START LISTED ENTRIES

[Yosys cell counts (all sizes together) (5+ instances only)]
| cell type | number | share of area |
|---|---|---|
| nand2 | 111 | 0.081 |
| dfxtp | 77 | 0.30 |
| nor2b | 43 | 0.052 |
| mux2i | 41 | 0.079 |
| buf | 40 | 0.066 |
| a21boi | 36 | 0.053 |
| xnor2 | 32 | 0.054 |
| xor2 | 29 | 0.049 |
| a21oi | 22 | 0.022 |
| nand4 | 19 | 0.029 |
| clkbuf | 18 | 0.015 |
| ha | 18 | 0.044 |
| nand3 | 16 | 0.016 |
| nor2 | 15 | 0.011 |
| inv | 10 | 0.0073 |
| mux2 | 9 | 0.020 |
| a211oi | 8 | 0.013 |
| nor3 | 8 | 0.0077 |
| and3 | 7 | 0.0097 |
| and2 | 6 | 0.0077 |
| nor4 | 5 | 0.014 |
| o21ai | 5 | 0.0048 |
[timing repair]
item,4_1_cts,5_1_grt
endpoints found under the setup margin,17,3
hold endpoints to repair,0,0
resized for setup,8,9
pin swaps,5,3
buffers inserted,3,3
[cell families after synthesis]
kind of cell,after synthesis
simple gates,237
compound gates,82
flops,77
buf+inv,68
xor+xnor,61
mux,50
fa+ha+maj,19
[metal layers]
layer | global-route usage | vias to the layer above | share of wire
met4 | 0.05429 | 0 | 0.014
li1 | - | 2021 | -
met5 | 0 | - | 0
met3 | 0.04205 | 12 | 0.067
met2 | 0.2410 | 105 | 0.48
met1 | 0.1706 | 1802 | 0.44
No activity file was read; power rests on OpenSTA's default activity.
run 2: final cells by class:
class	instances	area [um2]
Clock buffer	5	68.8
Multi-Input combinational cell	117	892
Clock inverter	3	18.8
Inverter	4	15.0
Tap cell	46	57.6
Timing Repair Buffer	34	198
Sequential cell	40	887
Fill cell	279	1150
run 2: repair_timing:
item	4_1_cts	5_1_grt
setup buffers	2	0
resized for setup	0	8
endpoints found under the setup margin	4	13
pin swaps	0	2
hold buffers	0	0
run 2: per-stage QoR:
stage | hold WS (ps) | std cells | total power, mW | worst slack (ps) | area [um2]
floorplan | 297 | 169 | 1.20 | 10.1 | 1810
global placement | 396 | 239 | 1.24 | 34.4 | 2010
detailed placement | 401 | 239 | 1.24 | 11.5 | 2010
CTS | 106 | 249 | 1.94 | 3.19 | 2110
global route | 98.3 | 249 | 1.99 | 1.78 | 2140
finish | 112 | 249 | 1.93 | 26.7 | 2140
$ cat src/rtl/nms_pkg.sv
package nms_pkg;
    localparam int CUBE_CELLS  = 27;
    localparam int CUBE_CENTER = 13;
    localparam int CUBE_NBRS   = CUBE_CELLS - 1;

    typedef enum logic [0:0] {
        ST_IDLE = 1'b0,
        ST_BUSY = 1'b1
    } nms_state_e;
endpackage

$ cat src/rtl/nms_thresh_reg.sv
module nms_thresh_reg #(
    parameter int VAL_W = 32
) (
    input  logic             clk,
    input  logic             rst_n,
    input  logic             we,
    input  logic [VAL_W-1:0] wdata,
    output logic [VAL_W-1:0] thr_q
);
    always_ff @(posedge clk or negedge rst_n) begin
        if (!rst_n) begin
            thr_q <= '0;
        end else if (we) begin
            thr_q <= wdata;
        end
    end
endmodule

$ cat src/rtl/nms_cube_cmp.sv
module nms_cube_cmp
    import nms_pkg::*;
#(
    parameter int VAL_W = 32
) (
    input  logic [CUBE_CELLS*VAL_W-1:0] cube,
    input  logic [VAL_W-1:0]            thr,
    output logic [CUBE_NBRS-1:0]        nbr_gt,
    output logic                        thr_gt
);
    logic signed [VAL_W-1:0] center;

    assign center = $signed(cube[CUBE_CENTER*VAL_W +: VAL_W]);
    assign thr_gt = center > $signed(thr);

    for (genvar i = 0; i < CUBE_CELLS; i++) begin : g_cell
        if (i < CUBE_CENTER) begin : g_below
            assign nbr_gt[i] = center > $signed(cube[i*VAL_W +: VAL_W]);
        end else if (i > CUBE_CENTER) begin : g_above
            assign nbr_gt[i-1] = center > $signed(cube[i*VAL_W +: VAL_W]);
        end
    end
endmodule

$ cat src/rtl/nms_pos_gate.sv
module nms_pos_gate #(
    parameter int IMG_W      = 640,
    parameter int IMG_H      = 480,
    parameter int NUM_SCALES = 8,
    parameter int X_W        = 10,
    parameter int Y_W        = 9,
    parameter int S_W        = 3
) (
    input  logic [X_W-1:0] x,
    input  logic [Y_W-1:0] y,
    input  logic [S_W-1:0] scale,
    output logic           interior
);
    localparam logic [X_W-1:0] X_LAST = X_W'(IMG_W - 1);
    localparam logic [Y_W-1:0] Y_LAST = Y_W'(IMG_H - 1);
    localparam logic [S_W-1:0] S_LAST = S_W'(NUM_SCALES - 1);

    logic x_ok, y_ok, s_ok;

    always_comb begin
        x_ok     = (x != '0) && (x < X_LAST);
        y_ok     = (y != '0) && (y < Y_LAST);
        s_ok     = (scale != '0) && (scale < S_LAST);
        interior = x_ok && y_ok && s_ok;
    end
endmodule

$ cat src/rtl/nms_3d_peak.sv
module nms_3d_peak
    import nms_pkg::*;
#(
    parameter int VAL_W      = 32,
    parameter int IMG_W      = 640,
    parameter int IMG_H      = 480,
    parameter int NUM_SCALES = 8,
    parameter int X_W        = $clog2(IMG_W),
    parameter int Y_W        = $clog2(IMG_H),
    parameter int S_W        = $clog2(NUM_SCALES)
) (
    input  logic                        clk,
    input  logic                        rst_n,
    input  logic                        thr_we,
    input  logic [VAL_W-1:0]            thr_wdata,
    input  logic                        in_valid,
    input  logic [CUBE_CELLS*VAL_W-1:0] in_cube,
    input  logic [X_W-1:0]              in_x,
    input  logic [Y_W-1:0]              in_y,
    input  logic [S_W-1:0]              in_scale,
    output logic                        out_valid,
    output logic                        out_feat,
    output logic [X_W-1:0]              out_x,
    output logic [Y_W-1:0]              out_y,
    output logic [S_W-1:0]              out_scale
);
    nms_state_e state_q, state_d;

    logic [VAL_W-1:0]     thr_q;
    logic [CUBE_NBRS-1:0] nbr_gt;
    logic                 thr_gt;
    logic                 interior;

    logic [CUBE_NBRS-1:0] s1_nbr_gt;
    logic                 s1_thr_gt;
    logic                 s1_interior;
    logic [X_W-1:0]       s1_x;
    logic [Y_W-1:0]       s1_y;
    logic [S_W-1:0]       s1_scale;

    nms_thresh_reg #(.VAL_W(VAL_W)) u_thr (
        .clk   (clk),
        .rst_n (rst_n),
        .we    (thr_we),
        .wdata (thr_wdata),
        .thr_q (thr_q)
    );

    nms_cube_cmp #(.VAL_W(VAL_W)) u_cmp (
        .cube   (in_cube),
        .thr    (thr_q),
        .nbr_gt (nbr_gt),
        .thr_gt (thr_gt)
    );

    nms_pos_gate #(
        .IMG_W(IMG_W), .IMG_H(IMG_H), .NUM_SCALES(NUM_SCALES),
        .X_W(X_W), .Y_W(Y_W), .S_W(S_W)
    ) u_pos (
        .x        (in_x),
        .y        (in_y),
        .scale    (in_scale),
        .interior (interior)
    );

    // State register
    always_ff @(posedge clk or negedge rst_n) begin
        if (!rst_n) begin
            state_q <= ST_IDLE;
        end else begin
            state_q <= state_d;
        end
    end

    // Next state
    always_comb begin
        state_d = state_q;
        unique case (state_q)
            ST_IDLE: state_d = in_valid ? ST_BUSY : ST_IDLE;
            ST_BUSY: state_d = in_valid ? ST_BUSY : ST_IDLE;
            default: state_d = ST_IDLE;
        endcase
    end

    // First stage: comparison results of the accepted cube
    always_ff @(posedge clk or negedge rst_n) begin
        if (!rst_n) begin
            s1_nbr_gt   <= '0;
            s1_thr_gt   <= 1'b0;
            s1_interior <= 1'b0;
            s1_x        <= '0;
            s1_y        <= '0;
            s1_scale    <= '0;
        end else if (in_valid) begin
            s1_nbr_gt   <= nbr_gt;
            s1_thr_gt   <= thr_gt;
            s1_interior <= interior;
            s1_x        <= in_x;
            s1_y        <= in_y;
            s1_scale    <= in_scale;
        end
    end

    // Outputs
    always_ff @(posedge clk or negedge rst_n) begin
        if (!rst_n) begin
            out_valid <= 1'b0;
            out_feat  <= 1'b0;
            out_x     <= '0;
            out_y     <= '0;
            out_scale <= '0;
        end else begin
            unique case (state_q)
                ST_IDLE: begin
                    out_valid <= 1'b0;
                    out_feat  <= 1'b0;
                end
                ST_BUSY: begin
                    out_valid <= 1'b1;
                    out_feat  <= (&s1_nbr_gt) && s1_thr_gt && s1_interior;
                    out_x     <= s1_x;
                    out_y     <= s1_y;
                    out_scale <= s1_scale;
                end
                default: begin
                    out_valid <= 1'b0;
                    out_feat  <= 1'b0;
                end
            endcase
        end
    end
endmodule

$ cat config.mk
export PLATFORM = sky130hd
export DESIGN_NAME = nms_3d_peak
export DESIGN_NICKNAME = d
export VERILOG_FILES = /design/src/rtl/nms_pkg.sv /design/src/rtl/nms_thresh_reg.sv /design/src/rtl/nms_cube_cmp.sv /design/src/rtl/nms_pos_gate.sv /design/src/rtl/nms_3d_peak.sv
export SDC_FILE = /design/constraint.sdc
export NUM_CORES = 1
export LEC_CHECK = 0
export BUFFER_PORTS_ARGS = -buffer_cell sky130_fd_sc_hd__buf_4
export CAP_MARGIN = 15
export CORE_AREA = 5 5 363 365
export CTS_CLUSTER_DIAMETER = 200
export CTS_CLUSTER_SIZE = 25
export DETAILED_ROUTE_END_ITERATION = 10
export DIE_AREA = 0 0 368 370
export SLEW_MARGIN = 40
export SYNTH_ARGS = -nofsm -noshare
export SYNTH_HDL_FRONTEND = slang
export SYNTH_HIERARCHICAL = 1
export SYNTH_SLANG_ARGS = --single-unit
$ cat constraint.sdc
create_clock -name clk -period 2.3 [get_ports clk]
set_clock_uncertainty 0.2 [all_clocks]
set_input_delay 0.115 -clock clk [delete_from_list [all_inputs] [get_ports clk]]
set_output_delay 0.115 -clock clk [all_outputs]
set_load 0.02 [all_outputs]
==> reports/results.ini, run 1 <==
[grt]
grt_pass1_wl_um=217100
grt_max_degree=67
antenna_found_initial=45
grt_usage_pct=22.41
grt_pass1_vias=31090
grt-ovfl-total=0

[route]
wl_per_cell_um=25.25
drtAntennaViolNets=0
drt-pass1-iter-count=5
via_per_inst=4.771
drc=0
vias=30690
wl_um=162400
drt_iter0_markers=2104

[clocking]
cts_num_sinks=107
clk_latency_ns=0.39
htreeDepth=3
clkSlewWorstSetupHoldPaths_ns=0.12
cts_buffer_depth=2
cts_buffers=9
tritoncts=yes
cts_root_buf=clkbuf_16

[logic_synthesis]
postSynthCellCount=3273
yosysTopAreaCell=ha_1
synth-simple-area-share_pct=12.21
async_reset_ff_share_pct=100.0
synth-edff-count=0
synth_top_cell_area_share_pct=41.78
synth_seq_cells=107
mappedNetlistArea_mm2=0.02587
synth_xor_area_share_pct=0
synth_nets=5059
synth-warning-count=6
syn_avg_cell_area_um2=7.906
synth_top_family_by_area=adder cells
synthTopCellsByArea=ha_1, inv_1, dfrtp_1
synth-compound-area-share_pct=17.07
ys_types=39
synth_fa_ha_area_share_pct=41.78
synthFlopType=dfrtp_1
synthMuxAreaShare_pct=6.006
ys_seq_area_share_pct=10.35

[finish]
fillers=13670
drive_gt1_share_pct=33.72
nets=6514
layout.cells.non_filler=6432
syn_to_final_growth_pct=56.58

[timing]
period_share_pct=101.9
tightest_slew_ns=0.7834
finalSetupViolCount=1
finalHoldViolations=0
period_needed_ns=2.344
layout_setup_ws_ns=-0.04400
relSlewSlack_pct=47.22
grt_setup_unrepaired=true
fin_setup_tns_ns=-0.04400
fmax_ghz=0.4266
slew_violations=0

[worst_setup_path]
slowest_stage=dfrtp_1
max_stage_delay_ns=0.39
crit_path_end_kind=flop
crit_path_start_kind=flop
critical_path_class=reg -> reg
crit_chain=inv_1, ha_1, nand4_1, nor2_1, a221o_1, o31ai_2, o2111ai_1, mux2i_1, mux2_2
path_max_fanout=2
required_ns=2.41
crit_arrival_ns=2.45

[floorplanning]
core_mm2=0.1285
initial_core_util_pct=20.14
rows=132
die_y_um=370
die_w_um=368
die_area_mm2=0.1362
ios=946

[placement]
dp_hpwl_um=142400
place_inst=6329
portBuffers=945
routabilityCongestion=0.9886

[min_path]
hp-class=in -> reg

[status]
status=complete, but fails checks
violations=setup timing

[flow_run]
maxCapViolCount=0

[power]
cellLeakagePower_uw=0.02310
ir_drop_mv=0.3596
p_total_uw=11760
power_density_mw_per_mm2=290.3

## sequential cells by signal, summed over array words and instances, names as in the netlist
| name | count |
|---|---|
| s1_nbr_gt | 26 |
| out_y | 9 |
| s1_y | 9 |
| s1_interior | 1 |
| out_valid | 1 |
| s1_scale | 3 |
| state_q | 1 |
| out_x | 10 |
| u_thr/thr_q | 32 |
| out_scale | 3 |
| s1_thr_gt | 1 |
| out_feat | 1 |
| s1_x | 10 |
## cell type report
cell class | instances | area, µm² | share of cell area (%)
inverters | 838 | 3146 | 7.764
clock buffers | 10 | 239.0 | 0.5899
clock inverters | 6 | 65.06 | 0.1606
flip-flops and latches | 107 | 2678 | 6.609
well taps | 1675 | 2096 | 5.173
diodes | 24 | 60.06 | 0.1482
repair buffers | 1456 | 11950 | 29.50
multi-input cells | 2316 | 20280 | 50.05
## metrics by stage
step,worst slack (ns),utilization [%],hold slack (ns),instance area [µm²]
global placement,-0.7713,30.33,-0.06064,38970
finish,-0.04400,31.53,0.03269,40510
floorplan,0.05092,-,-0.3806,25870
CTS,0.001569,31.16,0.02677,40040
global route,-0.09283,31.51,0.01859,40490
detailed placement,-0.8284,30.33,-0.05840,38970
## worst max-delay path, delay by kind of cell, from the launching register on
family / cells / cell delay (ns)
AOI/OAI and AO/OA: 3 / 0.65
muxes: 2 / 0.43
DFF: 1 / 0.39
adders and majority gates: 1 / 0.26
and+or+nand+nor: 2 / 0.23
buffers and inverters: 1 / 0.11
## timing repair
item                                   in CTS  in global routing
hold buffers                               55                  0
pin swaps                                  11                 25
gates cloned                                0                  2
setup endpoints to repair                  20                 20
endpoints found under the hold margin     162                  0
setup buffers                               2                  4
gates resized for setup                    44                 64
## layer usage
metal | global-route usage, % | up-vias | wire length, µm
met5 | 0 | - | 33
met4 | 8.676 | 6 | 6983
met3 | 3.716 | 251 | 11880
met2 | 38.16 | 1336 | 75650
met1 | 28.30 | 14580 | 67830
li1 | - | 14510 | -
## cells in the final DEF, fill, tap and decap left out, types with 3 or more instances in the layout
cell / count
mux2_2: 74
ha_4: 6
nor2b_1: 27
ha_1: 858
nor4_2: 13
o211ai_1: 28
a221o_1: 27
buf_8: 6
o31ai_2: 5
nor4_4: 3
o31ai_1: 19
nor4_1: 40
nor2_1: 82
nand2_1: 158
a21o_1: 111
buf_12: 60
mux2_4: 30
a211oi_1: 26
diode_2: 24
buf_6: 9
buf_4: 1323
dlygate4sd3_1: 55
dfrtp_1: 107
o21ai_1: 4
a21oi_2: 31
inv_2: 3
o21ai_0: 102
o2111ai_1: 24
nand3_1: 89
a21boi_1: 22
mux2i_1: 27
nand4_1: 196
a21oi_1: 289
inv_8: 3
a21boi_2: 5
clkbuf_16: 11
inv_1: 835
## Yosys cell counts, types with 7 or more instances
cell       number
ha_1          864
a21oi_2        26
a21boi_1       26
buf_2           7
nand4_1       196
dfrtp_1       107
mux2_2         74
a221o_1        27
mux2i_1        27
nor2_1         82
nor4_1         55
o31ai_1        26
o2111ai_1      26
a211oi_1       27
a21oi_1       294
a21o_1        111
mux2_4         30
inv_1         838
o211ai_1       28
nand3_1        89
nor2b_1        27
o21ai_0       106
nand2_1       159
## final timing paths
| path | start | to | slack, ns | cells past startpoint |
|---|---|---|---|---|
| worst max register to register | u_thr/thr_q[10] | s1_thr_gt | -0.04 | 9 |
| worst min-delay path | in_valid | state_q | 0.03 | 2 |
| max in group asynchronous | rst_n | out_y[1] | 1.40 | 3 |
| worst min register to register | s1_x[7] | out_x[7] | 0.31 | 1 |
| min in group asynchronous | rst_n | u_thr/thr_q[22] | 0.07 | 3 |
| worst max-delay path | u_thr/thr_q[10] | s1_thr_gt | -0.04 | 9 |
## cells by family after synthesis
| group | count (synthesis) |
|---|---|
| flops | 107 |
| compound gates | 703 |
| simple gates | 618 |
| mux | 131 |
| fa+ha+maj | 864 |
| buf+inv | 850 |
## power breakdown
group / leakage (µW) / internal (µW) / switching, µW
Sequential: 0.00125 / 2140 / 219
Combinational: 0.0217 / 3720 / 3790
Clock: 0.000144 / 814 / 1090
Note: power is estimated with default switching activity, not from simulation.
==> run 2, diff against run 1 <==
BUFFER_PORTS_ARGS = unset   (was -buffer_cell sky130_fd_sc_hd__buf_4)
DONT_BUFFER_PORTS = 1   (was unset)
HOLD_SLACK_MARGIN = 0.12   (was unset)
clock period = 2.5 ns   (was 2.3 ns; I/O delays follow)
==> run 2 against run 1 <==
Against the previous run: the run ends with hold timing left; final cell count is 20% lower; die area stayed put; clock power is 12% lower; sequential share of layout area is 2.4 points higher; maximum frequency is 2.5% lower; critical path depth stayed put; register-to-register slack better by 0.14 ns; global-route usage is 2.9 points lower; setup slack better by 0.14 ns.
==> reports/results.ini, run 2 (synthesis gave the netlist of run 1 again) <==
[status]
status=complete, but fails checks
violations=hold timing

[grt]
grt.met3_usage_pct=5.245
grt-ovfl-total=0
grt_pass1_wl_um=186700
grt_usage_pct=19.47
grt_max_degree=108
antenna_found_initial=32
met2_usage_pct=31.95
grt_pass1_vias=25800
grt_util_met1_pct=23.69
grt_busiest_layer=met2

[timing]
period_share_pct=96.20
finalSetupViolCount=0
period_needed_ns=2.405
slew_violations=0
relSlewSlack_pct=48.68
grt_setup_unrepaired=false
whs_ns=-0.8063
fmax_ghz=0.4158
fin_setup_tns_ns=0
finalHoldViolations=107
tightest_slew_ns=0.7504

[route]
drt-pass1-iter-count=6
wl_um=141000
vias=25920
drc=0
via_per_inst=5.049
drt_iter0_markers=2118
drtAntennaViolNets=0
wl_per_cell_um=27.46

[floorplanning]
die_w_um=368
die_y_um=370
ios=946
initial_core_util_pct=20.14
rows=132
core_mm2=0.1285
die_area_mm2=0.1362

[clocking]
cts_buffers=9
tritoncts=yes
htreeDepth=3
ctsHoldBuffers=111
clkSlewWorstSetupHoldPaths_ns=0.11
cts_num_sinks=107
cts_buffer_depth=2
cts_root_buf=clkbuf_16
clk_latency_ns=0.41

[power]
cellLeakagePower_uw=0.01657
power_density_mw_per_mm2=269.3
ir_drop_mv=0.2963

[worst_setup_path]
critPathLaunch=u_thr/thr_q[14]
r2r.worst_path.cells=9
cp_num_cells=9
crit_chain=inv_1, ha_1, nand4_1, nor2_1, a221o_1, o31ai_2, o2111ai_1, mux2i_1, mux2_2
critical_path_class=reg -> reg
path_max_fanout=3
max_stage_delay_ns=0.35
cp_top_family=compound AO/OA/AOI/OAI gates
slowest_stage=dfrtp_1
crit_path_start_kind=flop
r2r-end=s1_thr_gt
required_ns=2.62
worstReg2RegStart=u_thr/thr_q[14]
cp_num_buf_inv=1
crit_path_end_kind=flop
crit_arrival_ns=2.52
crit_end=s1_thr_gt
ff2ff_setup_slack_ns=0.09

[finish]
nets=5225
final_common_cell=ha_1
regMostFlops=u_thr/thr_q
drive_gt1_share_pct=6.272
stdcell_area_mm2=0.02986
reg_top3=u_thr/thr_q (32), s1_nbr_gt (26)
largest_reg_flops=32
syn_to_final_growth_pct=15.42
fillers=14200
finish.utilization_pct=23.24
layout_common_cells=ha_1, inv_1, a21oi_1

[placement]
routabilityCongestion=0.9860
dp_hpwl_um=108000
portBuffers=0
place_area_mm2=0.02831

[min_path]
hp-class=in -> async

[flow_run]
maxCapViolCount=0

[run 2: per-stage QoR]
step / std cells / power (µW) / setup slack [ns]
2_1_floorplan: 3273 / 4973 / 0.2509
3_3_place_gp: 4991 / 5953 / -0.2320
3_5_place_dp: 4991 / 6065 / -0.1353
4_1_cts: 5118 / 8081 / 0.02914
5_1_grt: 5125 / 8729 / 0.01019
6_report: 5133 / 8043 / 0.09495
[run 2: what timing repair did]
item	in CTS	in global routing
hold endpoints to repair	190	107
setup endpoints to repair	0	5
buffers inserted	0	1
resized for setup	0	9
[run 2: how the worst min path moves through the flow]
stage                from           end  slack, ns  depth (start not counted)
floorplan           rst_n      out_feat      -0.37                          0
global placement    rst_n      out_x[7]      -0.37                          0
detailed placement  rst_n       s1_x[8]      -0.37                          0
CTS                 rst_n     s1_thr_gt      -0.87                          0
global route        rst_n  s1_nbr_gt[0]      -0.85                          0
finish              rst_n     s1_thr_gt      -0.81                          0
[run 2: where the power goes]
group	switching, µW	internal (µW)
clock	940	729
sequential	286	1970
combinational	2200	1920
[run 2: final cells by class]
cell class | instances | area (µm²) | area share [%]
Multi-Input combinational cell | 2316 | 20000 | 66.97
Inverter | 838 | 3146 | 10.53
Sequential cell | 107 | 2678 | 8.966
Tap cell | 1675 | 2096 | 7.017
Timing Repair Buffer | 167 | 1594 | 5.337
Clock buffer | 9 | 225.2 | 0.7541
Clock inverter | 7 | 91.34 | 0.3058
Antenna cell | 14 | 35.03 | 0.1173
[run 2: metal layers]
metal  part of all wire, %  wire [µm]
met1                    40      56830
met2                    45      64090
met3                   9.2      12970
met4                   5.0       6989
met5                 0.067         95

END LISTED ENTRIES

All that belongs in the answer is the run of lines above from the line containing "15 | 0.011 |" through the line containing "endpoints found under the setup margin,17,3", exactly as written.

| nor2 | 15 | 0.011 |
| inv | 10 | 0.0073 |
| mux2 | 9 | 0.020 |
| a211oi | 8 | 0.013 |
| nor3 | 8 | 0.0077 |
| and3 | 7 | 0.0097 |
| and2 | 6 | 0.0077 |
| nor4 | 5 | 0.014 |
| o21ai | 5 | 0.0048 |
[timing repair]
item,4_1_cts,5_1_grt
endpoints found under the setup margin,17,3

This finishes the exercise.